На самом деле накануне петровского царствования в России уже не было Средневековья. Многие явления, замеченные историками, говорят о несомненности поступательного движения страны. Тогдашние верхи осознавали необходимость преобразований. Уже забрезжили первые реформы, возникли предпосылки появления крупной промышленности и кораблестроения, открылся первый русский университет – Славяно-греко-латинская академия. Нельзя недооценивать существовавшую польско-украинскую культурную систему, служившую в некотором смысле культурным фильтром для поступавших с Запада разнообразных культурных новшеств. Именно тут оседало все то, что резко противоречило русской православной культуре. Здесь, в этой пограничной среде многие явления переосмыслялись, адаптировались, приобретали те свойства, которые облегчали их безболезненное усвоение в России. Если же обратиться к знаниям и навыкам научно-техническим (а именно в них особенно нуждалась тогдашняя Россия), то в силу их очевидной нейтральности препятствий для их распространения в России никогда и не было.

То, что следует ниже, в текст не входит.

This is an optimization exercise on Yosys and OpenROAD, whose aim is small area, not a production implementation. Function was checked by simulation only, so behaviour that the tests miss may differ from the original. Power is estimated from default activity; no workload was simulated.

### design/flow/design.v
`timescale 1ns/1ns
module cb_crc32
(
    input                    [31:0] q                           ,
    input                     [7:0] d                           ,
    output                   [31:0] c
);
    wire t0 = q[24] ^ d[0];
    wire t1 = q[25] ^ d[1];
    wire t2 = q[26] ^ d[2];
    wire t3 = q[27] ^ d[3];
    wire t4 = q[28] ^ d[4];
    wire t5 = q[29] ^ d[5];
    wire t6 = q[30] ^ d[6];
    wire t7 = q[31] ^ d[7];
    wire x0 = t2 ^ t7;
    wire x1 = t0 ^ t6;
    wire x2 = t1 ^ t4;
    wire x3 = t5 ^ x2;
    wire x4 = t0 ^ t3;
    wire x5 = t3 ^ t7;
    wire x6 = t1 ^ x0;
    wire x7 = t6 ^ x0;
    wire x8 = t3 ^ t4;
    wire x9 = t5 ^ t6;
    wire x10 = t3 ^ x6;
    wire x11 = x1 ^ x8;
    wire x12 = t2 ^ x3;
    wire x13 = x2 ^ x4;
    wire x14 = t4 ^ t5;
    wire x15 = t5 ^ x4;
    wire x16 = t1 ^ x1;
    assign c[0] = x1;
    assign c[1] = t7 ^ x16;
    assign c[2] = x1 ^ x6;
    assign c[3] = x10;
    assign c[4] = t2 ^ x11;
    assign c[5] = x1 ^ x3 ^ x5;
    assign c[6] = x3 ^ x7;
    assign c[7] = x0 ^ x15;
    assign c[8] = q[0] ^ x13;
    assign c[9] = q[1] ^ x12;
    assign c[10] = q[2] ^ t2 ^ x15;
    assign c[11] = q[3] ^ x13;
    assign c[12] = q[4] ^ x1 ^ x12;
    assign c[13] = q[5] ^ x10 ^ x9;
    assign c[14] = q[6] ^ x7 ^ x8;
    assign c[15] = q[7] ^ x14 ^ x5;
    assign c[16] = q[8] ^ t0 ^ x14;
    assign c[17] = q[9] ^ t1 ^ x9;
    assign c[18] = q[10] ^ x7;
    assign c[19] = q[11] ^ x5;
    assign c[20] = q[12] ^ t4;
    assign c[21] = q[13] ^ t5;
    assign c[22] = q[14] ^ t0;
    assign c[23] = q[15] ^ x16;
    assign c[24] = q[16] ^ x6;
    assign c[25] = q[17] ^ t2 ^ t3;
    assign c[26] = q[18] ^ x11;
    assign c[27] = q[19] ^ t7 ^ x3;
    assign c[28] = q[20] ^ t2 ^ x9;
    assign c[29] = q[21] ^ t6 ^ x5;
    assign c[30] = q[22] ^ t4 ^ t7;
    assign c[31] = q[23] ^ t5;
endmodule
`timescale 1ns/1ns
module pc_rx_deframe #
(
    parameter                       U_DLY = 1
)
(
    input                           clk_sys                     ,
    input                           rst_n                       ,
    input                     [7:0] pc_rx_data                  ,
    input                           pc_rx_data_valid            ,
    output reg                      fdram_wr_en                 ,
    output reg               [11:0] fdram_wr_addr               ,
    output                    [7:0] fdram_wr_data               ,
    output                    [3:0] fififo_wr_en                ,
    output                   [71:0] fififo_wr_data              ,
    output                   [19:0] resp_info                   ,
    output reg                      resp_info_valid
);
wire                                v = pc_rx_data_valid        ;
wire                          [7:0] d = pc_rx_data              ;
reg                                 v1                          ;
reg                                 v2                          ;
reg                          [23:8] sr_hi                       ;
reg                           [7:0] sr_lo                       ;
wire                         [23:0] sr = {sr_hi, sr_lo}         ;
wire                         [31:0] w = {sr, d}                 ;
reg                                 busy                        ;
reg                           [3:0] s                           ;
reg                          [31:0] r                           ;
reg                          [31:0] len                         ;
reg                                 type1                       ;
reg                                 type2                       ;
reg                          [15:0] func                        ;
reg                                 p11                         ;
reg                          [11:0] start                       ;
reg                                 latch                       ;
reg                          [31:0] crcd                        ;
reg                                 cv                          ;
reg                                 clear                       ;
reg                                 pc                          ;
reg                          [31:0] lfsr                        ;
wire                         [31:0] lfsr_c                      ;
reg                           [1:0] ffen                        ;
reg                                 m                           ;
wire                                rz4  = ~|r[31:4]            ;
wire                                r7   = rz4 & (r[3:0] == 4'd7);
wire                                r10  = rz4 & (r[3:0] == 4'd10);
wire                                rle6 = rz4 & ~r[3] & ~&r[2:0];
wire                                rgt10 = ~(rz4 & (r[3:0] <= 4'd10));
wire                                lz4  = ~|len[31:4]          ;
wire                                lz3  = lz4 & ~len[3]        ;
wire                                llt4 = lz3 & ~len[2]        ;
wire                                llt6 = lz3 & ~(len[2] & len[1]);
wire                                leq4 = lz3 & (len[2:0] == 3'd4);
wire                                reg1 = (s <= 4'd5)          ;
wire                                e1 = reg1 ? (lz4 & (len[3:0] == s + 4'd1)) : r7;
wire                                e4 = reg1 ? (lz4 & (len[3:0] == s + 4'd4)) : r10;
wire                                ge = rle6 | llt6            ;
wire                                lt4 = llt4 | (~leq4 & rgt10);
wire                                sync = v & (w == 32'hef9119fe);
wire                                chk = busy & v & e1         ;
wire                                match = cv ? (crcd == w) : (w == 32'd0);
always @ (posedge clk_sys or negedge rst_n)
begin
    if(rst_n == 1'b0)
        begin
            v1 <= 1'b0;
            v2 <= 1'b0;
            sr_lo <= 8'd0;
        end
    else
        begin
            v1 <= v;
            v2 <= v1;
            if(v == 1'b1)
                sr_lo <= d;
        end
end
always @ (posedge clk_sys)
begin
    if(v == 1'b1)
        sr_hi <= sr[15:0];
end
always @ (posedge clk_sys or negedge rst_n)
begin
    if(rst_n == 1'b0)
        begin
            busy <= 1'b0;
            s <= 4'd0;
        end
    else
        begin
            if(sync == 1'b1)
                busy <= 1'b1;
            else if((s >= 4'd9) && (ge == 1'b1))
                busy <= 1'b0;
            if(busy == 1'b0)
                s <= 4'd0;
            else if((v == 1'b1) && (s != 4'd15))
                s <= s + 4'd1;
        end
end
always @ (posedge clk_sys)
begin
    if((v == 1'b1) && (s == 4'd5))
        r <= w;
    else if((busy == 1'b1) && (v == 1'b1))
        r <= r - 32'd1;
end
always @ (posedge clk_sys)
begin
    if((v == 1'b1) && (s == 4'd1))
        begin
            type1 <= (w[15:0] == 16'h0001);
            type2 <= (w[15:0] == 16'h0002) | (w[15:0] == 16'h0003);
        end
end
always @ (posedge clk_sys or negedge rst_n)
begin
    if(rst_n == 1'b0)
        begin
            len <= 32'd0;
            p11 <= 1'b0;
            func <= 16'd0;
            start <= 12'd0;
        end
    else
        begin
            if((v1 == 1'b1) && (s == 4'd6))
                len <= r;
            p11 <= v & (s == 4'd11);
            if(p11 == 1'b1)
                func <= sr[15:0];
            if((v1 == 1'b1) && (s == 4'd11))
                start <= fdram_wr_addr;
        end
end
cb_crc32 u_cb_crc32
(
    .q                              (lfsr | {32{pc}}            ),
    .d                              (v1 ? sr[15:8] : sr[7:0]    ),
    .c                              (lfsr_c                     )
);
always @ (posedge clk_sys)
begin
    if(v2 == 1'b1)
        lfsr <= lfsr_c;
end
always @ (posedge clk_sys or negedge rst_n)
begin
    if(rst_n == 1'b0)
        begin
            clear <= 1'b0;
            pc <= 1'b1;
            latch <= 1'b0;
            cv <= 1'b0;
        end
    else
        begin
            clear <= ~busy & v & (d == 8'hef);
            if(clear == 1'b1)
                pc <= 1'b1;
            else if(v2 == 1'b1)
                pc <= 1'b0;
            latch <= v2 & e4;
            if(latch == 1'b1)
                cv <= 1'b1;
        end
end
always @ (posedge clk_sys)
begin
    if(latch == 1'b1)
        crcd <= lfsr;
end
always @ (posedge clk_sys or negedge rst_n)
begin
    if(rst_n == 1'b0)
        begin
            fdram_wr_en <= 1'b0;
            fdram_wr_addr <= 12'd0;
            ffen <= 2'd0;
            resp_info_valid <= 1'b0;
            m <= 1'b0;
        end
    else
        begin
            fdram_wr_en <= v & (s >= 4'd10) & lt4;
            if(fdram_wr_en == 1'b1)
                fdram_wr_addr <= fdram_wr_addr + 12'd1;
            ffen <= {chk & match & type2, chk & match & type1};
            resp_info_valid <= chk & (type1 | type2);
            m <= match;
        end
end
assign fdram_wr_data = sr_lo;
assign fififo_wr_en = {1'b0, ffen, 1'b0};
assign fififo_wr_data = {func, 4'd0, start, m, 7'd0, len};
assign resp_info = {3'd0, m, func};
endmodule
### design/flow/flow/run.sh
#!/bin/bash
# Standard ORFS layout with smaller port buffers, a lighter clock tree and
# combinational cells taken down to their smallest drive after floorplan.
set -euo pipefail
HERE=$(pwd)
cat >> config.mk <<EOC
export BUFFER_PORTS_ARGS = -buffer_cell sky130_fd_sc_hd__buf_1
export CTS_ARGS = -sink_clustering_enable -repair_clock_nets -buf_list sky130_fd_sc_hd__clkbuf_8 -sink_clustering_size 18 -sink_clustering_max_diameter 60 -dont_use_dummy_load
export POST_FLOORPLAN_TCL = $HERE/flow/downsize.tcl
EOC
bash standard.sh finish > flow.log 2>&1
### design/flow/flow/downsize.tcl
# Swap every combinational cell to the smallest drive strength of the same
# function (the later repair steps size up again where timing needs it).
set dont_use [split $::env(DONT_USE_CELLS)]
set db [ord::get_db]
array set best {}
foreach lib [$db getLibs] {
  foreach m [$lib getMasters] {
    set n [$m getName]
    if {[$m getType] ne "CORE"} { continue }
    if {[lsearch -exact $dont_use $n] >= 0} { continue }
    if {![regexp {^(sky130_fd_sc_hd__[a-z0-9]+)_([0-9]+)$} $n -> base drive]} { continue }
    set a [expr {[$m getWidth] * [$m getHeight]}]
    if {![info exists best($base)] || $a < [lindex $best($base) 0]} {
      set best($base) [list $a $m]
    }
  }
}
set n 0
foreach inst [[ord::get_db_block] getInsts] {
  set m [$inst getMaster]
  set name [$m getName]
  if {![regexp {^(sky130_fd_sc_hd__([a-z0-9]+))_([0-9]+)$} $name -> base short drive]} { continue }
  if {[regexp {^(df|edf|sdf|sedf|dl|conb|tap|fill|decap|clkdly|dlygate)} $short]} { continue }
  if {![info exists best($base)]} { continue }
  set bm [lindex $best($base) 1]
  if {$bm eq $m} { continue }
  if {[lindex $best($base) 0] < [expr {[$m getWidth] * [$m getHeight]}]} {
    $inst swapMaster $bm
    incr n
  }
}
puts "downsize: swapped $n cells"
### design/flow/standard.sh
#!/bin/bash
# synth_recipe.tcl (not shown) runs the flow's synth.tcl, then flattens the netlist and writes it again
# the make line also repeats each setting of config.mk as NAME=value (left out here)
make -C /OpenROAD-flow-scripts/flow DESIGN_CONFIG=/design/flow/config.mk WORK_HOME=/design/flow/orfs CLKGATE_MAP_FILE= SYNTH_SCRIPT=/design/flow/synth_recipe.tcl "${@:-finish}"
### design/flow/config.mk
export PLATFORM = sky130hd
export DESIGN_NAME = pc_rx_deframe
export DESIGN_NICKNAME = pc_rx_deframe
export VERILOG_FILES = /design/flow/design.v
export SDC_FILE = /design/flow/constraint.sdc
export NUM_CORES = 4
export LEC_CHECK = 0
export CAP_MARGIN = 20
export CORE_MARGIN = 2
export CORE_UTILIZATION = 40
export PLACE_DENSITY = 0.6
export SLEW_MARGIN = 20
export BUFFER_PORTS_ARGS = -buffer_cell sky130_fd_sc_hd__buf_1
export CTS_ARGS = -sink_clustering_enable -repair_clock_nets -buf_list sky130_fd_sc_hd__clkbuf_8 -sink_clustering_size 18 -sink_clustering_max_diameter 60 -dont_use_dummy_load
export POST_FLOORPLAN_TCL = /design/flow/flow/downsize.tcl
### design/flow/constraint.sdc
create_clock -name core_clock -period 6.0 [get_ports {clk_sys}]
set_input_delay 1.2000 -clock core_clock [delete_from_list [all_inputs] [get_ports {clk_sys}]]
set_output_delay 1.2000 -clock core_clock [all_outputs]
set_load 0.01 [all_outputs]
==> summary.txt, run 1 <==
Status
  • Status: timing/DRC/antenna clean

Synth
  • Number of synthesized flops with an enable pin: roughly 110
  • Flops & latches, synth: between 200 and 250
  • Ys async rst share: between 40% and 50%
  • Primary FF master, synth: edfxtp_1
  • Netlist cell types: about 60
  • Yosys top cell area share: approximately 33%
  • Average size of a mapped cell: roughly 13 um2
  • Seq/Total Area, Yosys: approximately 57%
  • Synth warn: 1
  • Cell taking the most area after synthesis: edfxtp_1
  • Synth area leaders: edfxtp_1, dfrtp_1, xnor2_1
  • Post-Synthesis Cells: 802
  • Mapped Area: roughly 10,000 um2

Floorplanning
  • CORE AREA: ~25,000 um2
  • I/O pin cnt: 129
  • Starting density of the core: between 40 and 50%
  • Die W: approximately 160 um
  • Row count: between 50 and 60
  • Die Area: about 27,000 um2
  • Die Ht: around 160 um

Final layout
  • Post-Route Utilization: 43.12%
  • Finished Cell Area: about 11,000 um2
  • Fillers: 2,417
  • Share of cells above drive strength 1: between 10 and 15%
  • Final-stage net count: ~910
  • Commonest non-fill, non-tap cell in the layout: edfxtp_1
  • Most frequent cells in the layout: edfxtp_1, buf_1, xnor2_1, dfrtp_1, mux2_2
  • Antenna Cells: 0
  • Final Non-Filler Cells: between 1,000 and 1,500
  • Area growth from synthesis to layout: 5.559%

STA
  • Clock Skew: 0.08521 ns
  • Final Max Tran Viols: 0
  • Count of final setup violators: 0
  • RSZ-0062 raised after global routing: no
  • Final Hold Viols: 0
  • F_max: between 200 and 300 MHz
  • Worst slew margin: a little over a third
  • Fin crit share: between 50% and 60%
  • Slew @ Worst Pin: just under 1 ns
  • Setup WS post-layout: approximately 2.6 ns
  • Post-layout min period: 3.414 ns
  • Final setup TNS: 0 ns

Placed design
  • Placed inst area: 10,610 um2
  • Hpwl dp: 16.54 mm
  • PortBufs: between 100 and 150
  • Post-place setup slack: around 2.1 ns
  • RD Place Congestion: around 0.82
  • Placed Cells incl. Taps: 1,201

Worst setup path
  • Crit. Startpoint: pc
  • Cell breakdown of the critical path: nor2_1 > xor2_1 > xor2_1 > xnor2_1 > xnor3_1
  • CP delay by family, top: XOR/XNOR gates
  • Crit-path max cell delay: about 0.95 ns
  • WP data arrival: 3.60 ns
  • CP Buf/Inv Count: 0
  • Worst Setup EP: lfsr[12]
  • Crit end category: flop
  • Most numerous cell on the critical path: xor2_1
  • R2R Setup Slk: around 2.6 ns
  • WS Path Type: flop to flop
  • Reg2reg end: lfsr[12]
  • Critical-path maximum fanout: 33
  • CP Depth: 5
  • Critical Path Start Type: flop
  • Reg2Reg Depth: 5
  • Worst EP required: around 6.2 ns
  • Reg-to-reg critical path startpoint: pc
  • Slowest-stage cell, CP: dfstp_2

Drt
  • Pre-Repair DR Iteration Count: 4
  • Post-Route WL: between 20 and 25 mm
  • Initial DRC count: approximately 570
  • Routed len/inst: ~19 um
  • Via-to-Cell Ratio: around 5.1
  • ANT nets after route: 0
  • Via count: approximately 6,300
  • DRC violations left: 0

Global route
  • Total grt overflow: 0
  • First-pass GRT wire length: 35.25 mm
  • Vias in the first global route: 5,997
  • Largest net degree at the start of global routing: 71
  • Initial antenna violation count: 0
  • Total track usage: ~17%

Flow run
  • Max-cap violations: 0

Clock tree
  • Setup bufs post-CTS: 0
  • Cts hold-fix bufs: 0
  • Number of buffers created by CTS: 18
  • Post-CTS sizing: 0
  • Clock Tree Buf Depth: 3
  • H-tree depth: 1
  • TritonCTS Sinks: between 200 and 250
  • Clock latency (worst-skew pair): around 0.53 ns
  • CTS tree: yes
  • Worst-path clk slew: ~0.11 ns
  • Root Buffer: clkbuf_8

Power and ir drop
  • PD cells: ~500 nW/um2
  • Max VDD drop: 0.3158 mV
  • P_leak: approximately 4.0 nW

Worst hold path
  • Worst Hold Class: flop to flop
kinds of logic (layout without fill, tap and decap cells):
family	after synthesis	count (layout)	synth area share, %
DFF	211	211	56.88
AOI/OAI and AO/OA	63	63	3.649
muxes	74	74	8.392
xor gates and xnor gates	147	147	14.35
other	1	16	0.03645
buffers and inverters	80	152	4.537
adders and majority gates	12	12	1.459
and+or+nand+nor	214	214	10.69
layout make-up:
cell class,instances,area [um2],area share [%]
flip-flops and latches,211,5852,53.89
multi-input cells,526,3810,35.08
repair buffers,120,484.2,4.459
well taps,330,412.9,3.802
clock buffers,18,247.7,2.281
inverters,14,52.55,0.4839
layer usage:
layer,vias to the layer above,global-route usage (%),share of wire (%)
met3,38,2.386,4.6
met2,159,28.03,48
met4,0,4.664,2.3
met1,3117,23.79,45
met5,-,0,0
li1,2947,-,-
worst min path at each step:
stage | from | endpoint | slack [ns] | cells past startpoint
floorplan | v1 | v2 | 0.37 | 0
global placement | lfsr[30] | crcd[30] | 0.43 | 0
detailed placement | clear | pc | 0.42 | 1
CTS | lfsr[7] | crcd[7] | 0.37 | 0
global route | lfsr[7] | crcd[7] | 0.37 | 0
finish | lfsr[7] | crcd[7] | 0.37 | 0
where the power goes:
part / internal (W) / leakage [nW] / switching (W)
logic: 0.000993 / 1.55 / 0.00110
clock network: 0.000270 / 0.129 / 0.000441
registers: 0.00218 / 2.33 / 0.000408
total: 0.00344 / 4.01 / 0.00195
synth_stat cells, types with 4 or more instances:
master and number:
ha_1 12, xor2_2 7, or4_1 5, nand4_1 18, dfrtp_1 96, nor3_1 16
xor2_4 5, mux2i_2 4, buf_4 42, o21ai_0 34, mux2_2 66, clkbuf_1 17
inv_1 14, nor4_1 30, xnor2_1 101, nand3_1 14, edfxtp_1 114, nand2_1 51
xor2_1 30, and3_1 7, or3_1 8, buf_1 5, nor2_1 43, a21oi_1 6
sequential cells by signal, summed over array words and instances, names as in the netlist, 2 cells and up:
| register | count |
|---|---|
| crcd | 32 |
| fdram_wr_addr | 12 |
| ffen | 2 |
| func | 16 |
| len | 32 |
| lfsr | 32 |
| r | 32 |
| s | 4 |
| sr_hi | 16 |
| sr_lo | 8 |
| start | 12 |
per-stage QoR:
step	hold slack (ns)	power, W
floorplan	0.3745	0.004300
global placement	0.4336	0.004684
detailed placement	0.4182	0.004740
CTS	0.3716	0.005462
global route	0.3742	0.005777
finish	0.3714	0.005390
==> run 2, diff against run 1 <==
--- a/design/flow/design.v
+++ b/design/flow/design.v
@@ -166,11 +166,30 @@
         end
 end
-always @ (posedge clk_sys)
-begin
-    if((v == 1'b1) && (s == 4'd5))
-        r <= w;
-    else if((busy == 1'b1) && (v == 1'b1))
-        r <= r - 32'd1;
-end
+genvar gi;
+wire                         [11:0] fa_t                        ;
+assign fa_t[0] = 1'b1;
+generate
+    for (gi = 1; gi < 12; gi = gi + 1) begin : g_fa
+        assign fa_t[gi] = fa_t[gi-1] & fdram_wr_addr[gi-1];
+    end
+endgenerate
+wire                                r_ld = v & (s == 4'd5)      ;
+wire                                r_dec = busy & v            ;
+wire                         [31:0] rzc                         ;
+assign rzc[0] = 1'b1;
+generate
+    for (gi = 1; gi < 32; gi = gi + 1) begin : g_rz
+        assign rzc[gi] = rzc[gi-1] & ~r[gi-1];
+    end
+    for (gi = 0; gi < 32; gi = gi + 1) begin : g_r
+        always @ (posedge clk_sys)
+        begin
+            if(r_ld == 1'b1)
+                r[gi] <= w[gi];
+            else if((r_dec == 1'b1) && (rzc[gi] == 1'b1))
+                r[gi] <= ~r[gi];
+        end
+    end
+endgenerate
 always @ (posedge clk_sys)
 begin
@@ -251,6 +270,5 @@
         begin
             fdram_wr_en <= v & (s >= 4'd10) & lt4;
-            if(fdram_wr_en == 1'b1)
-                fdram_wr_addr <= fdram_wr_addr + 12'd1;
+            fdram_wr_addr <= fdram_wr_addr ^ (fa_t & {12{fdram_wr_en}});
             ffen <= {chk & match & type2, chk & match & type1};
             resp_info_valid <= chk & (type1 | type2);
==> run 2 against run 1 <==
Effect of this change: power fell by 5.7%; final cell count fell by 2.8%; via count fell by 4.2%; worst hold slack improved by 0.057 ns; global-route usage fell by 0.51 points; final area fell by 2.5%.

Многочисленные исследования по истории экономики России второй половины XVII века (прежде всего в аграрной области) с несомненностью свидетельствуют, что в стране не было серьезного упадка, и тем паче кризиса. Конечно, можно сказать, что подобный кризис трудно заметить по отрывочным экономическим показателям в стране с примитивным сельским хозяйством и крайне слабыми торговыми межрегиональными связями. И все же это не так. Если в стране зреют бунты, толпы голодающих осаждают правительственные учреждения, разбойники на дорогах не дают никому прохода, значит, налицо серьезные экономические и социальные проблемы. Так было в начале XVII века, при Борисе Годунове и самозванцах. Последние же два-три десятилетия XVII века оказались для народа сравнительно спокойными, они не сопровождались катастрофическими природными и общественными катаклизмами, росла численность крестьянского населения, шло непрерывное внутреннее освоение земель, развивались крестьянские промыслы, росли города. После восстания Степана Разина марксистские историки с трудом находили для своих диссертаций отдельные случаи проявлений народного гнева – того, что на их языке называлось «классовой борьбой». За годы, предшествовавшие Петровским реформам, русское крестьянство накопило тот «жирок», который позволил правительству Петра Великого длительное время вести тяжкую Северную войну, осуществлять реформы. Все это за счет непрерывного увеличения налогового пресса на крестьянство минимум в три-четыре раза по сравнению с временами царей Алексея Михайловича и Федора Алексеевича. Да и на значительном отрезке петровского царствования (примерно до середины 10-х годов XVIII века) русский плательщик хоть и с трудом, но платил подати и только потом пошел по типичному русскому пути обмана власти при уплате налогов. Вот тогда стали ощущаться черты упадка народного хозяйства, увеличились недоимки в сборах. Власти это почувствовали после того, как начала давать сбои тогдашняя налоговая система – подворное обложение, успешно служившее почти 35 лет со времен последней подворной переписи 1678 года. Петру пришлось думать о введении новой системы «уловления» плательщиков, построенной на иных, персональных принципах учета мужского населения. Так появилась знаменитая подушина – система прямого налогообложения, которая строилась на учете «душ мужского пола».